Fc receptors in antibody-dependent enhancement of viral infections

Abstract

Sensitization of the humoral immune response to invading viruses and production of antiviral antibodies forms part of the host antiviral repertoire. Paradoxically, for a number of viral pathogens, under certain conditions, antibodies provide an attractive means of enhanced virus entry and replication in a number of cell types. Known as antibody-dependent enhancement (ADE) of infection, the phenomenon occurs when virus-antibody immunocomplexes interact with cells bearing complement or Fc receptors, promoting internalization of the virus and increasing infection. Frequently associated with exacerbation of viral disease, ADE of infection presents a major obstacle to the prevention of viral disease by vaccination and is thought to be partly responsible for the adverse effects of novel antiviral therapeutics such as intravenous immunoglobulins. There is a growing body of work examining the intracellular signaling pathways and epitopes responsible for mediating ADE, with a view to aiding rational design of antiviral strategies. With in vitro studies also confirming ADE as a feature of infection for a growing number of viruses, challenges remain in understanding the multilayered molecular mechanisms of ADE and its effect on viral pathogenesis.

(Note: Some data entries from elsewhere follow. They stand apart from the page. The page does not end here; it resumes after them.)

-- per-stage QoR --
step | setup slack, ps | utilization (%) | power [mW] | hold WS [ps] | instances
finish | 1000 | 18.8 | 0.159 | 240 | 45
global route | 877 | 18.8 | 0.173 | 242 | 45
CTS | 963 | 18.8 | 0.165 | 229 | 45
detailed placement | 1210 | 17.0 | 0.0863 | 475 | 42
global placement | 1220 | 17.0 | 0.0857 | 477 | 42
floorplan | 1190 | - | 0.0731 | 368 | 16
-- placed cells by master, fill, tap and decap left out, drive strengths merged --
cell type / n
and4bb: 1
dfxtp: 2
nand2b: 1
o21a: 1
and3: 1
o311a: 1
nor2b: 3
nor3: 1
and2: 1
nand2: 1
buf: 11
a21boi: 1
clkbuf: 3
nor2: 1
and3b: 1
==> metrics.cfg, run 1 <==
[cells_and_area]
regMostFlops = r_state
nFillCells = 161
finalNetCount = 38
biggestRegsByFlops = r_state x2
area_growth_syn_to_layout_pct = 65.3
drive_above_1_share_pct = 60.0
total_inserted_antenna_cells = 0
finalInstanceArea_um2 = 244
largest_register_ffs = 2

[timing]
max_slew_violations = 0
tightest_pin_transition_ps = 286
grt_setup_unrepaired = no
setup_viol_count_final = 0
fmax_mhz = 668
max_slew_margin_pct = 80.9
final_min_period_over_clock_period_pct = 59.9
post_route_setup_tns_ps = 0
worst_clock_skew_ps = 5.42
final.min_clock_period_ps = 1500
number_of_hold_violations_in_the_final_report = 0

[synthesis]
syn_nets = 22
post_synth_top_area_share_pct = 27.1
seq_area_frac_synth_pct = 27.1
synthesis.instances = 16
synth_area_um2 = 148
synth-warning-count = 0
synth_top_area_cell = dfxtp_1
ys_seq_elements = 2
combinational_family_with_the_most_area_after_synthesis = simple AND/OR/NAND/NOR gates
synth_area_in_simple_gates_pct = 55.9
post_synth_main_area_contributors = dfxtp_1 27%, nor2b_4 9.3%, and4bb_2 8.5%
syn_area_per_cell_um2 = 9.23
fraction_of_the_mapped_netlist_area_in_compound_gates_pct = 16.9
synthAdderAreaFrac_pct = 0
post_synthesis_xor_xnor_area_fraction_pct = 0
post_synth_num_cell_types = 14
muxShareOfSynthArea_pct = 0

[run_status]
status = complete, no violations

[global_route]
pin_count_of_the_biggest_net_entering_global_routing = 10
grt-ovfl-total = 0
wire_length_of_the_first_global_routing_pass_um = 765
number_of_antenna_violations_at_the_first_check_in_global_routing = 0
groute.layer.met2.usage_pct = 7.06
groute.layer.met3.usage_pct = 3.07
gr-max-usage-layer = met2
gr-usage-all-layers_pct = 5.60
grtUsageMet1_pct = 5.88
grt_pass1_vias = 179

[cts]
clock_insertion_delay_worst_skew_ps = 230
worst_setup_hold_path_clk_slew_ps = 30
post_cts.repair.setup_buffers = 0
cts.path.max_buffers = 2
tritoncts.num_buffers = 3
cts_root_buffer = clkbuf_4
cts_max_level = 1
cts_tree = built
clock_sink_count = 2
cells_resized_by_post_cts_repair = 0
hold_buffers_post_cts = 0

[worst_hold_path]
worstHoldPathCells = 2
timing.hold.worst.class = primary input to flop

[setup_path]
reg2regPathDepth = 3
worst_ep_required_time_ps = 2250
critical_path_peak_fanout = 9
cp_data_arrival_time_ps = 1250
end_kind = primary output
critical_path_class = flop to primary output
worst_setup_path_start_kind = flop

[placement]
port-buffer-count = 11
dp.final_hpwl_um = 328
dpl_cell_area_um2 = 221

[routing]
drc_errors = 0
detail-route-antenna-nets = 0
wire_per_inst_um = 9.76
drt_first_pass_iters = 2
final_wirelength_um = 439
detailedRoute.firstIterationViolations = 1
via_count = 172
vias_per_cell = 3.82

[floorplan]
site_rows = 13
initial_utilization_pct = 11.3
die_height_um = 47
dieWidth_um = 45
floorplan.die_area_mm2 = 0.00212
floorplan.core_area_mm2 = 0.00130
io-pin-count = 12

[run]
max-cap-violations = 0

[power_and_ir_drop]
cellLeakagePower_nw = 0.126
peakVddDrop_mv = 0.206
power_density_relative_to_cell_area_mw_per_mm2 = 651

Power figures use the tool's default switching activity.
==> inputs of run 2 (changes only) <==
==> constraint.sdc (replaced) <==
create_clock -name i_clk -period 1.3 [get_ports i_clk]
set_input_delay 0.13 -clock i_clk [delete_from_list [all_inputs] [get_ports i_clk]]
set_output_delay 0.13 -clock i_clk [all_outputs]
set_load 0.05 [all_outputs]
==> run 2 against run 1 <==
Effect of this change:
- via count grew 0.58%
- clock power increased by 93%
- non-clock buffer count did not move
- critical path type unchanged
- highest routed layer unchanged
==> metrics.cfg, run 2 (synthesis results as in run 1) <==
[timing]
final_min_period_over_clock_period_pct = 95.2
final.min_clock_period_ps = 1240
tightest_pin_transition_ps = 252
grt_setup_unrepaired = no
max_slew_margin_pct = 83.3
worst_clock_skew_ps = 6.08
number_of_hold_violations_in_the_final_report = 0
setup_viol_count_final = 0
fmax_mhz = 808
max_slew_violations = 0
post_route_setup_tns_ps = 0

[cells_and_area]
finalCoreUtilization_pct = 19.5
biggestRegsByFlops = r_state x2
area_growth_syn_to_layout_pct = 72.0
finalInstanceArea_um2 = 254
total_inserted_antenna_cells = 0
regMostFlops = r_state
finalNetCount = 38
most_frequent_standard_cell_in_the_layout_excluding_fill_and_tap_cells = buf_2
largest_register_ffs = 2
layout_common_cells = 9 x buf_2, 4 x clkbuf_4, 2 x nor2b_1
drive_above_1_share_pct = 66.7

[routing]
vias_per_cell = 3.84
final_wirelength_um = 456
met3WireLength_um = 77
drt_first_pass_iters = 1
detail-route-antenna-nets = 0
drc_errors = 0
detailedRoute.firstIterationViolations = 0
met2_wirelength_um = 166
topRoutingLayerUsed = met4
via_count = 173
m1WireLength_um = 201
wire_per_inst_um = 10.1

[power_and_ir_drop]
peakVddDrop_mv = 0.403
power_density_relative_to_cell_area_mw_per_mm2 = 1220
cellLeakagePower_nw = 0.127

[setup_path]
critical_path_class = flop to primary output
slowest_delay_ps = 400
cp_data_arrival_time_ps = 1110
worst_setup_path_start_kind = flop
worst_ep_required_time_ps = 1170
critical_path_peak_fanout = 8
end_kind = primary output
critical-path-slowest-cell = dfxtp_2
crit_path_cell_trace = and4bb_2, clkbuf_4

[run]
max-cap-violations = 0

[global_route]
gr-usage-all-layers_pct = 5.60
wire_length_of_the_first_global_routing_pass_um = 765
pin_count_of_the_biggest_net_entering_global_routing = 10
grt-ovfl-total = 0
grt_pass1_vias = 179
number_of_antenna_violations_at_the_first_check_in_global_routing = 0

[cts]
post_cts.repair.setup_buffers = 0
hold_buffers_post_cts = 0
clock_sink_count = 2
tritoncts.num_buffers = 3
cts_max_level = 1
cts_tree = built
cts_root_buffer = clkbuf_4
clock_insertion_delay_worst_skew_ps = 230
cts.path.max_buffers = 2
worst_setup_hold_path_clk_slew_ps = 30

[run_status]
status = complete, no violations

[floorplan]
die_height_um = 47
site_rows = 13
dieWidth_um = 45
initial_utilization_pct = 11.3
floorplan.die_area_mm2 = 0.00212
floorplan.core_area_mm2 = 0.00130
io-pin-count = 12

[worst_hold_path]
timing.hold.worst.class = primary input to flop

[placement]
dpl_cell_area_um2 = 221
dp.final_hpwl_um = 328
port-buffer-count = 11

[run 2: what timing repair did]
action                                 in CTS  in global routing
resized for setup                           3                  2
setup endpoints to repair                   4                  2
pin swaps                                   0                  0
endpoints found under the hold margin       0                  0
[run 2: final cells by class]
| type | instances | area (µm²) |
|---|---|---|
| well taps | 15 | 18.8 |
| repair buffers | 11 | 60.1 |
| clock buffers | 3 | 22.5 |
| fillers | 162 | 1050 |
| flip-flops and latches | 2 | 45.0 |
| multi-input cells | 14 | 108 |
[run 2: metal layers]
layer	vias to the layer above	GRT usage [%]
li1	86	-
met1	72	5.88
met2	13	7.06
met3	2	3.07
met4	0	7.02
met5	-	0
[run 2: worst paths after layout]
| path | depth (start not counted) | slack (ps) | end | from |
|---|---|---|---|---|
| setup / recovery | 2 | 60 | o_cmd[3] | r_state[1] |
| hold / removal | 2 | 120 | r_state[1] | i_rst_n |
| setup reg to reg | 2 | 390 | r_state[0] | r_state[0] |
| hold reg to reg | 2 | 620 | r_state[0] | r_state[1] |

Keywords: Fc receptors; antibody-dependent enhancement; intravenous immunoglobulins; virus.

Figure 1

Antiviral responses under normal conditions. The TLR‐dependent, RIG‐1/MDA5 and TLR‐independent pathways induce IFN‐α/β production and the expression of ISG (interferon‐stimulated gene) to tailor the innate anti‐viral response to DENV infection. dsRNA, double‐stranded RNA; 5′‐pppRNA, 5′ triphosphate single‐stranded RNA; STING, stimulator of IFN genes; MAVS, mitochondrial antiviral signaling; TRIF, TIR‐domain‐containing adapter‐inducing interferon‐β; TRAF, TNF receptor‐associated factor; IKK, inhibitor of nuclear factor kappa‐B kinase; JAK/STAT, janus kinase/signal transducer and activator of transcription; IRF, interferon regulatory factor.

Figure 2

Dengue virus subversion of host innate immune responses during ADE can occur via three pathways. (A) Infectious DENV‐sub‐neutralizing antibody complexes internalized via phagocytic FcγRIIa pathway is uncoated within the endosome, where viral RNA is recognized by TLR. FcγR synergize with TLR to orchestrate the induction of cytokines: promoting DAK (dihydroxy acetone kinase), Atg5/12 (autophagy‐related 5/12 protein), SARM (Sterile‐alpha and Armadillo motif‐containing protein), and TANK (TRAF family member‐associated nuclear factor kappa‐B activator), down‐regulating RIG‐I and MDA5 expression, sabotaging the TLR‐independent antiviral pathway, subsequently suppressing production of type I IFNs. (B) Co‐ligation of FcγR and LILRB1 (leukocyte immunoglobulin‐like receptor‐B1) to DENV‐immune complexes and the DENV virion, respectively, inhibits the activation of Syk and abrogate the expression of ISGs. (C) Ligation of FcγR to immune complexes also induces upregulation of IL‐10 via Syk (spleen tyrosine kinase‐mediated PI3K/PKB (phosphoinositide 3 kinase) activation. The activation of IL‐10 as well as IL‐6 triggers SOCS (suppressor of cytokine signaling) pathway, inhibiting the JAK/STAT signaling pathway, decreasing pro‐inflammatory cytokine production. ITIM, immunoreceptor tyrosine‐based inhibitory motif; ITAM, immunoreceptor tyrosine‐based activation motif; SHP‐1, Src homology 2‐containing protein tyrosine phosphatase‐1; PKB, protein kinase B; GSK‐3β, glycogen synthase kinase; CREB, cyclic adenosine monophosphate response element‐binding; Tyk, tyrosine kinase.